On January 9, 2003, the Zurich High Court dismissed Kramer's appeal. To ensure that the Swiss judgment stuck, the heirs took their case to Miami. On April 13, 2007, Miami-Dade County Circuit Court decided the ruling was "an enforceable judgment of this State of Florida." The Otto sisters also targeted Kramer's London assets. A British judge froze $10 million of Kramer's property in 2007.

Despite losses on two continents, Kramer refused to give up. Within months of the Florida verdict, Kramer's lawyers petitioned the Florida Supreme Court to strike it down. In August 2009, the court denied Kramer's petition for review.

Finally, this past January, the legal drama reached its long-delayed climax when the Swiss Federal Tribunal ruled Kramer's final appeal was "without merit" and told him it was time to pay up. The Otto clan had at last prevailed against the man who'd taken their millions to Miami.

"It wasn't a matter of principle," said a source connected to the lawsuit, who requested anonymity because of ties to the Otto family. "It was definitely over the money. Two hundred million dollars isn't loose pocket change."


In the weeks after the news, Kramer's two decades of dizzying excess quickly evaporated as he scrambled to meet the Swiss judgment.

I spent February, the month before the teary meeting with his staff, covered in paper dust in a small side room with two shredders while helping Kramer eradicate 20 years of his life. Boxes of documents — party invitations from the 1990s, receipts for dinners from fancy restaurants, photographs of Portofino Tower — reached almost to the ceiling. I shredded so much that sanitation workers complained about having to haul it all away. Kramer would occasionally pop in. Humiliation welled up in his eyes as he watched his empire being slowly dismantled.
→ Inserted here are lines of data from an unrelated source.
[config.mk]
export PLATFORM = sky130hd
export DESIGN_NAME = bob_uart_tx
export DESIGN_NICKNAME = d
export VERILOG_FILES = /design/src/rtl/bob_uart_pkg.sv /design/src/rtl/bob_baud_tick.sv /design/src/rtl/bob_uart_tx.sv
export SDC_FILE = /design/constraint.sdc
export NUM_CORES = 1
export LEC_CHECK = 0
export CORE_ASPECT_RATIO = 0.6
export CORE_UTILIZATION = 47
export CTS_CLUSTER_DIAMETER = 40
export DETAILED_ROUTE_END_ITERATION = 8
export PLACE_DENSITY = 0.68
export SLEW_MARGIN = 10
export SYNTH_ARGS = -nofsm -noshare
export SYNTH_HDL_FRONTEND = slang
export SYNTH_SLANG_ARGS = --single-unit
[constraint.sdc]
create_clock -name clock -period 3.9 [get_ports clock]
set_input_delay 0.78 -clock clock [delete_from_list [all_inputs] [get_ports clock]]
set_output_delay 0.78 -clock clock [all_outputs]
set_load 0.02 [all_outputs]
[src/rtl/bob_uart_pkg.sv]
// -----------------------------------------------------------------------------
// bob_uart_pkg
// Shared types and constants for the BOB UART blocks (transmitter now, receiver
// later).
//
// Contents:
//   DATA_BITS     : width of one data word (9 bits)
//   PARITY_BITS   : 1 when the parity bit is built in, 0 otherwise
//   LINE_START    : serial level during the start bit
//   LINE_STOP     : serial level during stop bits
//   LINE_IDLE     : serial level while nothing is being sent
//   tx_state_e    : transmitter FSM states
//   frame_cycles(): clock cycles taken by one complete frame
//
// Configuration macro: BOB_UART_PARITY_EN
//   When defined, an even-parity bit follows the data bits and the PARITY
//   state exists. When undefined, the frame has no parity bit.
// -----------------------------------------------------------------------------
package bob_uart_pkg;

    localparam int DATA_BITS = 9;

`ifdef BOB_UART_PARITY_EN
    localparam int PARITY_BITS = 1;
`else
    localparam int PARITY_BITS = 0;
`endif

    localparam logic LINE_START = 1'b0;
    localparam logic LINE_STOP  = 1'b1;
    localparam logic LINE_IDLE  = 1'b1;

    // Explicit encodings so the state values stay the same whether or not
    // the PARITY state is built in.
    typedef enum logic [2:0] {
        ST_IDLE   = 3'd0,
        ST_START  = 3'd1,
        ST_DATA   = 3'd2,
`ifdef BOB_UART_PARITY_EN
        ST_PARITY = 3'd3,
`endif
        ST_STOP   = 3'd4
    } tx_state_e;

    // Number of clock cycles from the first start-bit cycle to the end of
    // the last stop-bit cycle.
    function automatic int frame_cycles(input int clks_per_bit, input int stop_bits);
        return (1 + DATA_BITS + PARITY_BITS + stop_bits) * clks_per_bit;
    endfunction

endpackage

[src/rtl/bob_baud_tick.sv]
// -----------------------------------------------------------------------------
// bob_baud_tick
// Bit-time counter used by the UART. It counts 0..CLKS_PER_BIT-1 while
// enabled and wraps to 0. It emits a one-cycle tick on the terminal count,
// which marks the last clock of a bit time. The receiver will reuse this
// block.
//
// Parameters:
//   CLKS_PER_BIT : clock cycles per serial bit (2..65535)
//
// Ports:
//   clock  in  : rising-edge clock
//   reset  in  : asynchronous active-high reset; clears the counter
//   enable in  : count while high
//   clear  in  : restart the bit time at 0; has priority over enable
//   tick   out : high during the last cycle of each bit time
// -----------------------------------------------------------------------------
module bob_baud_tick #(
    parameter int CLKS_PER_BIT = 16
) (
    input  logic clock,
    input  logic reset,
    input  logic enable,
    input  logic clear,
    output logic tick
);

    localparam int CNT_W = $clog2(CLKS_PER_BIT);
    localparam logic [CNT_W-1:0] TERMINAL = CNT_W'(CLKS_PER_BIT - 1);

    logic [CNT_W-1:0] count;

    // NOTE: sequential state is written with non-blocking assignments only, so
    // every flop samples the values from before the clock edge.
    always_ff @(posedge clock or posedge reset) begin
        if (reset) begin
            count <= '0;
        end else if (clear) begin
            count <= '0;
        end else if (enable) begin
            if (count == TERMINAL) begin
                count <= '0;
            end else begin
                count <= count + CNT_W'(1);
            end
        end
    end

    assign tick = enable && !clear && (count == TERMINAL);

endmodule

[src/rtl/bob_uart_tx.sv]
// -----------------------------------------------------------------------------
// bob_uart_tx
// UART transmitter for 9-bit reply words. The frame is: one start bit (low),
// then 9 data bits sent LSB first, then an optional even-parity bit, then
// STOP_BITS stop bits (high). Every bit lasts CLKS_PER_BIT clocks. The serial
// line comes straight from a flop and changes only on bit-time boundaries.
//
// Parameters:
//   CLKS_PER_BIT : clock cycles per bit (2..65535)
//   STOP_BITS    : stop bits per frame (1 or 2)
//
// Ports:
//   clock     in  : rising-edge clock
//   reset     in  : asynchronous active-high reset; aborts any frame
//   tx_data   in  : [8:0] word to send, captured only when accepted
//   tx_send   in  : request to send; accepted when tx_ready is high
//   tx_ready  out : high only in IDLE
//   tx_serial out : serial line, idles high
//   tx_busy   out : high from acceptance to the end of the last stop bit
//
// Configuration macro: BOB_UART_PARITY_EN (even parity over the 9 data bits)
// -----------------------------------------------------------------------------
module bob_uart_tx
    import bob_uart_pkg::*;
#(
    parameter int CLKS_PER_BIT = 16,
    parameter int STOP_BITS    = 1
) (
    input  logic                 clock,
    input  logic                 reset,
    input  logic [DATA_BITS-1:0] tx_data,
    input  logic                 tx_send,
    output logic                 tx_ready,
    output logic                 tx_serial,
    output logic                 tx_busy
);

    localparam logic [3:0] LAST_DATA_IDX = 4'(DATA_BITS - 1);
    localparam logic [3:0] LAST_STOP_IDX = 4'(STOP_BITS - 1);

    tx_state_e            state, state_next;
    logic [DATA_BITS-1:0] shreg, shreg_next;
    logic [3:0]           bit_idx, bit_idx_next;
    logic                 serial_q, serial_next;
    logic                 accept;
    logic                 bit_tick;
`ifdef BOB_UART_PARITY_EN
    logic                 parity_q, parity_next;
`endif

    assign tx_ready  = (state == ST_IDLE);
    assign tx_busy   = (state != ST_IDLE);
    assign tx_serial = serial_q;
    assign accept    = tx_send && tx_ready;

    // The bit time restarts on acceptance, so the start bit is a full
    // CLKS_PER_BIT long. The counter is idle outside a frame.
    bob_baud_tick #(
        .CLKS_PER_BIT(CLKS_PER_BIT)
    ) u_baud_tick (
        .clock (clock),
        .reset (reset),
        .enable(tx_busy),
        .clear (accept),
        .tick  (bit_tick)
    );

    // Next-state logic. serial_next is the level for the bit that starts
    // after the current edge, so the line flop changes exactly on bit
    // boundaries.
    always_comb begin
        // NOTE: every output of this block gets a default first. Without it, a
        // path that skips an assignment would infer a latch.
        state_next   = state;
        shreg_next   = shreg;
        bit_idx_next = bit_idx;
        serial_next  = serial_q;
`ifdef BOB_UART_PARITY_EN
        parity_next  = parity_q;
`endif

        case (state)
            ST_IDLE: begin
                if (accept) begin
                    state_next  = ST_START;
                    shreg_next  = tx_data;
                    serial_next = LINE_START;
`ifdef BOB_UART_PARITY_EN
                    parity_next = ^tx_data;
`endif
                end
            end

            ST_START: begin
                if (bit_tick) begin
                    state_next   = ST_DATA;
                    bit_idx_next = '0;
                    serial_next  = shreg[0];
                end
            end

            ST_DATA: begin
                if (bit_tick) begin
                    if (bit_idx == LAST_DATA_IDX) begin
                        bit_idx_next = '0;
`ifdef BOB_UART_PARITY_EN
                        state_next   = ST_PARITY;
                        serial_next  = parity_q;
`else
                        state_next   = ST_STOP;
                        serial_next  = LINE_STOP;
`endif
                    end else begin
                        // After the shift, shreg[0] again holds the bit now
                        // on the line.
                        shreg_next   = shreg >> 1;
                        serial_next  = shreg[1];
                        bit_idx_next = bit_idx + 4'd1;
                    end
                end
            end

`ifdef BOB_UART_PARITY_EN
            ST_PARITY: begin
                if (bit_tick) begin
                    state_next   = ST_STOP;
                    bit_idx_next = '0;
                    serial_next  = LINE_STOP;
                end
            end
`endif

            ST_STOP: begin
                // bit_idx counts the stop bits sent so far.
                if (bit_tick) begin
                    if (bit_idx == LAST_STOP_IDX) begin
                        state_next   = ST_IDLE;
                        bit_idx_next = '0;
                    end else begin
                        bit_idx_next = bit_idx + 4'd1;
                    end
                    serial_next = LINE_STOP;
                end
            end

            default: begin
                state_next   = ST_IDLE;
                bit_idx_next = '0;
                serial_next  = LINE_IDLE;
            end
        endcase
    end

    always_ff @(posedge clock or posedge reset) begin
        if (reset) begin
            state    <= ST_IDLE;
            shreg    <= '0;
            bit_idx  <= '0;
            serial_q <= LINE_IDLE;
`ifdef BOB_UART_PARITY_EN
            parity_q <= 1'b0;
`endif
        end else begin
            state    <= state_next;
            shreg    <= shreg_next;
            bit_idx  <= bit_idx_next;
            serial_q <= serial_next;
`ifdef BOB_UART_PARITY_EN
            parity_q <= parity_next;
`endif
        end
    end

endmodule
As the day of his departure to Pakistan drew closer, he became more depressed. The usual stream of gold diggers that flowed into the mansion now slowed to a trickle, though the occasional bimbo sheepishly clad in Kramer's custom-made shirts reading "Good Girls Go to Heaven, Bad Girls Go to 5 Star Island" would wander around the grounds. I genuinely feared that Kramer might harm himself. The death of his beloved father, Willi, in 2012 had forced him to confront his own mortality, and in the wake of the Swiss decision, he began to talk openly about taking his own life. I worried that one morning I might hear a shot coming from the walk-in safe upstairs where he stored his guns.

But Kramer soon announced he'd found one last chance to salvage his career: He was pinning all his hopes on Malik Riaz. The night before he left for Karachi, Pakistan, 200 friends gathered at his mansion to drink champagne and wish him bon voyage. "It's like being present at my own funeral," he told me.

The down-on-his-luck businessman had reason to be apprehensive. His plan reeked of desperation: Riaz, a notorious property tycoon, wanted to partner with him to build Safe Island City, which will supposedly boast the world's tallest building and the world's largest shopping center — all on the outskirts of Karachi, one of the world's most dangerous cities.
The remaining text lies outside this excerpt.